The constitutive SYT coupling to the syntaxin/SNAP-25 assembly may be sufficient to provide an organized scaffold for a calcium-enhanced collision of nascent SNARE α-helices, resulting in rapid formation (Myers and Oas, 2001) of the fusogenic ternary SNARE complex. The proposed model highlights the pivotal role for C2B in linking the vesicular and the plasma membrane fusion machineries before calcium-triggered events and is in agreement with available in vivo findings. Genetic knockouts of SYT1 result in dramatic suppression of evoked release in several model organisms (Bellen, 1999; Sudhof and Scheller, 2001). Of the two C2 domains, mutagenesis of C2B has a more severe effect on the SYT-controlled fast synchronous release (Fernandez-Chacon et al., 2001; Mackler et al., 2002; Robinson et al., 2002). In Drosophila melanogaster, a single mutation of tyrosine to asparagine in the C2B domain severely disrupts calcium-triggered exocytosis (Yoshihara and Littleton, 2002). This mutation, called AD3, impacts on the distribution of synaptic vesicles at the plasma membrane, suggesting that a molecular link between the vesicular and plasma membrane has been severed (Reist et al., 1998). We herein demonstrated that this tyrosine residue lies at the interface of the C2B domain with the SNARE helices. The AD3 mutation efficiently disrupts the constitutive SYT interaction with the t-SNARE assembly even in the context of the tandem C2 domains (Figure 8, A and B), providing clear evidence that the C2B domain alone is necessary and sufficient for the constitutive link to the t-SNARE assembly.

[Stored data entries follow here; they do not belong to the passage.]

`src/rtl/boot_rom_req_arbiter_pkg.sv`:
```
// Shared types and constants for the boot ROM request arbiter.
// Pending-response bundle plus ROM window defaults.
package boot_rom_arb_pkg;

  localparam int unsigned IDX_W = 8;

  localparam logic [31:0] ROM_BASE_DEF  = 32'h1A00_0000;
  localparam int unsigned ROM_AW_DEF    = 13;
  localparam int unsigned NUM_M_DEF     = 2;
  localparam logic [31:0] ERR_RDATA     = 32'h0;

  typedef struct packed {
    logic             valid;
    logic             err;
    logic [IDX_W-1:0] idx;
  } resp_t;

  function automatic logic out_of_window(
    input logic [31:0] add,
    input logic [31:0] base,
    input int unsigned aw
  );
    logic [31:0] off;
    logic [31:0] msk;
    off = add - base;
    msk = ~((32'h1 << aw) - 32'h1);
    return |(off & msk);
  endfunction

endpackage

```
`src/rtl/boot_rom_req_arbiter_if.sv`:
```
// Master-side TCDM bundle and ROM-side port of the arbiter.
// slave: arbiter view; master: requesters plus ROM.
interface boot_rom_req_arbiter_if #(
  parameter int unsigned NUM_MASTERS = 2
);

  logic [NUM_MASTERS-1:0]       m_req;
  logic [NUM_MASTERS-1:0][31:0] m_add;
  logic [NUM_MASTERS-1:0]       m_wen;
  logic [NUM_MASTERS-1:0]       m_gnt;
  logic [NUM_MASTERS-1:0]       m_r_valid;
  logic [NUM_MASTERS-1:0][31:0] m_r_rdata;
  logic [NUM_MASTERS-1:0]       m_r_opc;

  logic        rom_req;
  logic [31:0] rom_add;
  logic        rom_gnt;
  logic        rom_r_valid;
  logic [31:0] rom_r_rdata;

  modport slave (
    input  m_req,
    input  m_add,
    input  m_wen,
    output m_gnt,
    output m_r_valid,
    output m_r_rdata,
    output m_r_opc,
    output rom_req,
    output rom_add,
    input  rom_gnt,
    input  rom_r_valid,
    input  rom_r_rdata
  );

  modport master (
    output m_req,
    output m_add,
    output m_wen,
    input  m_gnt,
    input  m_r_valid,
    input  m_r_rdata,
    input  m_r_opc,
    input  rom_req,
    input  rom_add,
    output rom_gnt,
    output rom_r_valid,
    output rom_r_rdata
  );

endinterface

```
`src/rtl/boot_rom_req_arbiter_rr_arb.sv`:
```
// Round-robin pick: first request at or after the pointer,
// wrapping modulo N. Purely combinational.
module boot_rom_rr_arb #(
  parameter int unsigned N  = 2,
  parameter int unsigned IW = $clog2(N)
) (
  input  logic [N-1:0]  req,
  input  logic [IW-1:0] ptr,
  output logic [N-1:0]  gnt,
  output logic [IW-1:0] idx,
  output logic          valid
);

  always_comb begin
    gnt   = '0;
    idx   = '0;
    valid = 1'b0;
    for (int k = 0; k < int'(N); k++) begin
      if (!valid && req[(int'(ptr) + k) % int'(N)]) begin
        valid = 1'b1;
        idx   = IW'((int'(ptr) + k) % int'(N));
        gnt[(int'(ptr) + k) % int'(N)] = 1'b1;
      end
    end
  end

endmodule

```
`src/rtl/boot_rom_req_arbiter.sv`:
```
// N-to-1 boot ROM arbiter: round-robin grant, local error
// termination of writes/out-of-window reads, 1-cycle response.
module boot_rom_req_arbiter
  import boot_rom_arb_pkg::*;
#(
  parameter int unsigned NUM_MASTERS    = NUM_M_DEF,
  parameter int unsigned ROM_ADDR_WIDTH = ROM_AW_DEF,
  parameter logic [31:0] ROM_BASE_ADDR  = ROM_BASE_DEF
) (
  input logic                  clk_i,
  input logic                  rst_i,
  boot_rom_req_arbiter_if.slave bus
);

  localparam int unsigned IW = $clog2(NUM_MASTERS);

  logic [NUM_MASTERS-1:0] err;
  logic [NUM_MASTERS-1:0] pick;
  logic [IW-1:0]          win;
  logic                   any;
  logic                   win_err;
  logic                   grant;
  logic [IW-1:0]          ptr_q;
  logic [IW-1:0]          ptr_nxt;
  resp_t                  pend_q;
  logic                   unused_rvalid;

  assign unused_rvalid = bus.rom_r_valid;

  always_comb begin
    for (int i = 0; i < int'(NUM_MASTERS); i++) begin
      err[i] = !bus.m_wen[i] ||
               out_of_window(bus.m_add[i], ROM_BASE_ADDR,
                             ROM_ADDR_WIDTH);
    end
  end

  boot_rom_rr_arb #(
    .N  (NUM_MASTERS),
    .IW (IW)
  ) u_rr (
    .req   (bus.m_req),
    .ptr   (ptr_q),
    .gnt   (pick),
    .idx   (win),
    .valid (any)
  );

  // Errors never wait on the ROM; only reads depend on rom_gnt.
  assign win_err     = err[win];
  assign grant       = any && (win_err || bus.rom_gnt);
  assign bus.m_gnt   = grant ? pick : '0;
  assign bus.rom_req = any && !win_err;
  assign bus.rom_add = bus.m_add[win];

  assign ptr_nxt = (int'(win) == int'(NUM_MASTERS) - 1)
                 ? '0 : win + IW'(1);

  always_ff @(posedge clk_i) begin
    if (rst_i) begin
      ptr_q  <= '0;
      pend_q <= '0;
    end else if (grant) begin
      ptr_q        <= ptr_nxt;
      pend_q.valid <= 1'b1;
      pend_q.err   <= win_err;
      pend_q.idx   <= IDX_W'(win);
    end else begin
      pend_q <= '0;
    end
  end

  always_comb begin
    bus.m_r_valid = '0;
    bus.m_r_rdata = '0;
    bus.m_r_opc   = '0;
    for (int i = 0; i < int'(NUM_MASTERS); i++) begin
      if (pend_q.valid && pend_q.idx == IDX_W'(i)) begin
        bus.m_r_valid[i] = 1'b1;
        bus.m_r_opc[i]   = pend_q.err;
        bus.m_r_rdata[i] = pend_q.err ? ERR_RDATA
                                      : bus.rom_r_rdata;
      end
    end
  end

endmodule

```
`src/flat_wrapper.sv`:
```
// flat-port wrapper written by rule: the top's interface ports become plain ports
module boot_rom_req_arbiter_flat import boot_rom_arb_pkg::*;
#(
  parameter int unsigned NUM_MASTERS    = NUM_M_DEF,
  parameter int unsigned ROM_ADDR_WIDTH = ROM_AW_DEF,
  parameter logic [31:0] ROM_BASE_ADDR  = ROM_BASE_DEF
)
  (clk_i, rst_i, bus_m_req, bus_m_add, bus_m_wen, bus_m_gnt, bus_m_r_valid, bus_m_r_rdata, bus_m_r_opc, bus_rom_req, bus_rom_add, bus_rom_gnt, bus_rom_r_valid, bus_rom_r_rdata);
  boot_rom_req_arbiter_if #(.NUM_MASTERS(NUM_MASTERS)) bus_i ();
  input logic clk_i;
  input logic rst_i;
  input wire logic [$bits(bus_i.m_req)-1:0] bus_m_req;
  input wire logic [$bits(bus_i.m_add)-1:0] bus_m_add;
  input wire logic [$bits(bus_i.m_wen)-1:0] bus_m_wen;
  output wire logic [$bits(bus_i.m_gnt)-1:0] bus_m_gnt;
  output wire logic [$bits(bus_i.m_r_valid)-1:0] bus_m_r_valid;
  output wire logic [$bits(bus_i.m_r_rdata)-1:0] bus_m_r_rdata;
  output wire logic [$bits(bus_i.m_r_opc)-1:0] bus_m_r_opc;
  output wire logic [$bits(bus_i.rom_req)-1:0] bus_rom_req;
  output wire logic [$bits(bus_i.rom_add)-1:0] bus_rom_add;
  input wire logic [$bits(bus_i.rom_gnt)-1:0] bus_rom_gnt;
  input wire logic [$bits(bus_i.rom_r_valid)-1:0] bus_rom_r_valid;
  input wire logic [$bits(bus_i.rom_r_rdata)-1:0] bus_rom_r_rdata;
  assign bus_i.m_req = bus_m_req;
  assign bus_i.m_add = bus_m_add;
  assign bus_i.m_wen = bus_m_wen;
  assign bus_m_gnt = bus_i.m_gnt;
  assign bus_m_r_valid = bus_i.m_r_valid;
  assign bus_m_r_rdata = bus_i.m_r_rdata;
  assign bus_m_r_opc = bus_i.m_r_opc;
  assign bus_rom_req = bus_i.rom_req;
  assign bus_rom_add = bus_i.rom_add;
  assign bus_i.rom_gnt = bus_rom_gnt;
  assign bus_i.rom_r_valid = bus_rom_r_valid;
  assign bus_i.rom_r_rdata = bus_rom_r_rdata;
  boot_rom_req_arbiter #(.NUM_MASTERS(NUM_MASTERS), .ROM_ADDR_WIDTH(ROM_ADDR_WIDTH), .ROM_BASE_ADDR(ROM_BASE_ADDR)) u_core (.clk_i(clk_i), .rst_i(rst_i), .bus(bus_i));
endmodule
```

Mutations of the calcium-binding residues in the C2B domain block evoked release (Mackler et al., 2002), indicating that a further calcium-triggered SYT action is required for efficient exocytosis. A detailed analysis of these mutants revealed a close correlation between the decrease in neurotransmitter release and a reduction in calcium/phospholipid interaction rather than the reported calcium-triggered oligomerization of the C2 domains (Mackler et al., 2002). The severity of the AD3 mutation was initially explained through the inability of SYT to oligomerize (Littleton et al., 2001), but this has been subsequently challenged (Borden et al., 2005). In addition, calcium-induced oligomerization of a vesicular protein cannot readily account for the change in the distribution of the vesicles at the plasma membrane in resting nerve terminals (Reist et al., 1998). The down-regulation of vesicle fusion in the case of the AD3 mutation, and the changes in vesicle distribution at the presynaptic membrane, can now be rationally explained through the disruption of the prefusion tethering assembly that underlies the regulated exocytosis (Figure 9).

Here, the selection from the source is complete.